Aid & Development

Syrian Refugees in Dohuk Set up Small Businesses to Support Themselves

Iraq

Women displaced from Syria and settled in Dohuk, Iraqi Kurdistan, are making their livelihoods with the assistance of the German Society for International Cooperation.

Thousands of Syrians have fled the civil conflict in their country and have settled in the Kurdistan Region of Iraq (KRI). Many of these are women now living as refugees in the KRI and earning their own livelihood for themselves and their children, in the absence of men.

After the aid from organisations was cut off, people were forced to turn to work. Some women work in house cleaning and some work in sewing.

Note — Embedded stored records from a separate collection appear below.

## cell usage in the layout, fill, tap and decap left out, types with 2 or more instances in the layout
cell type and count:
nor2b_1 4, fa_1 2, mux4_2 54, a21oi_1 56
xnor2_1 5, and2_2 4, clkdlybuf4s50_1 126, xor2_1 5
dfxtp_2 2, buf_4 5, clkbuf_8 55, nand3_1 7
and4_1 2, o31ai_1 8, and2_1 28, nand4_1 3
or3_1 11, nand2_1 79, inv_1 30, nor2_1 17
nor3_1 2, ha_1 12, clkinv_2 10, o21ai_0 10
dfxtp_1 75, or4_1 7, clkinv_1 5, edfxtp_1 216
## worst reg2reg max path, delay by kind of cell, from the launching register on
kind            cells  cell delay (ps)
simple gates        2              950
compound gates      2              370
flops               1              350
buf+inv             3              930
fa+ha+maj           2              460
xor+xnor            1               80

Women are willing to do anything. If they don’t, they can’t feed their children”, said Amina Timu, a Syrian refugee woman living in the camp of Domiz, near the city of Dohuk in the KRI.

Some have continued their professions from back home, having worked as sewers and cleaners before, but others are picking up new trades. 19-year-old Magda Abdel Karim started the Agricultural Farming Tent Project with her friends in Dohuk. Her work involves pick growing cucumbers. 

Our project involves the cultivation of cucumbers, as you can see. I work with my friends here to afford the needs of our households and support our families”, explained Magda Abdel Karim.

The German development agency German Society for International Cooperation (GIZ) is involved in assisting these women find employment that will allow them to earn livelihoods for themselves and their families. Women who have been displaced as a result of the civil conflict in Syria have relied on the assistance provided by international and non-governmental organisations, as well as organisations established by the political authorities in the north of Syria, including the Autonomous Administration of North and East Syria.

For instance, workshops were held by the Syrian Women’s Council and UN Women to discuss the needs of women who had come from Raqqa and Deir ez-Zour.

The importance of such efforts cannot be understated in the post-ISIS period where Syrian women are (re)claiming roles in the public spheres.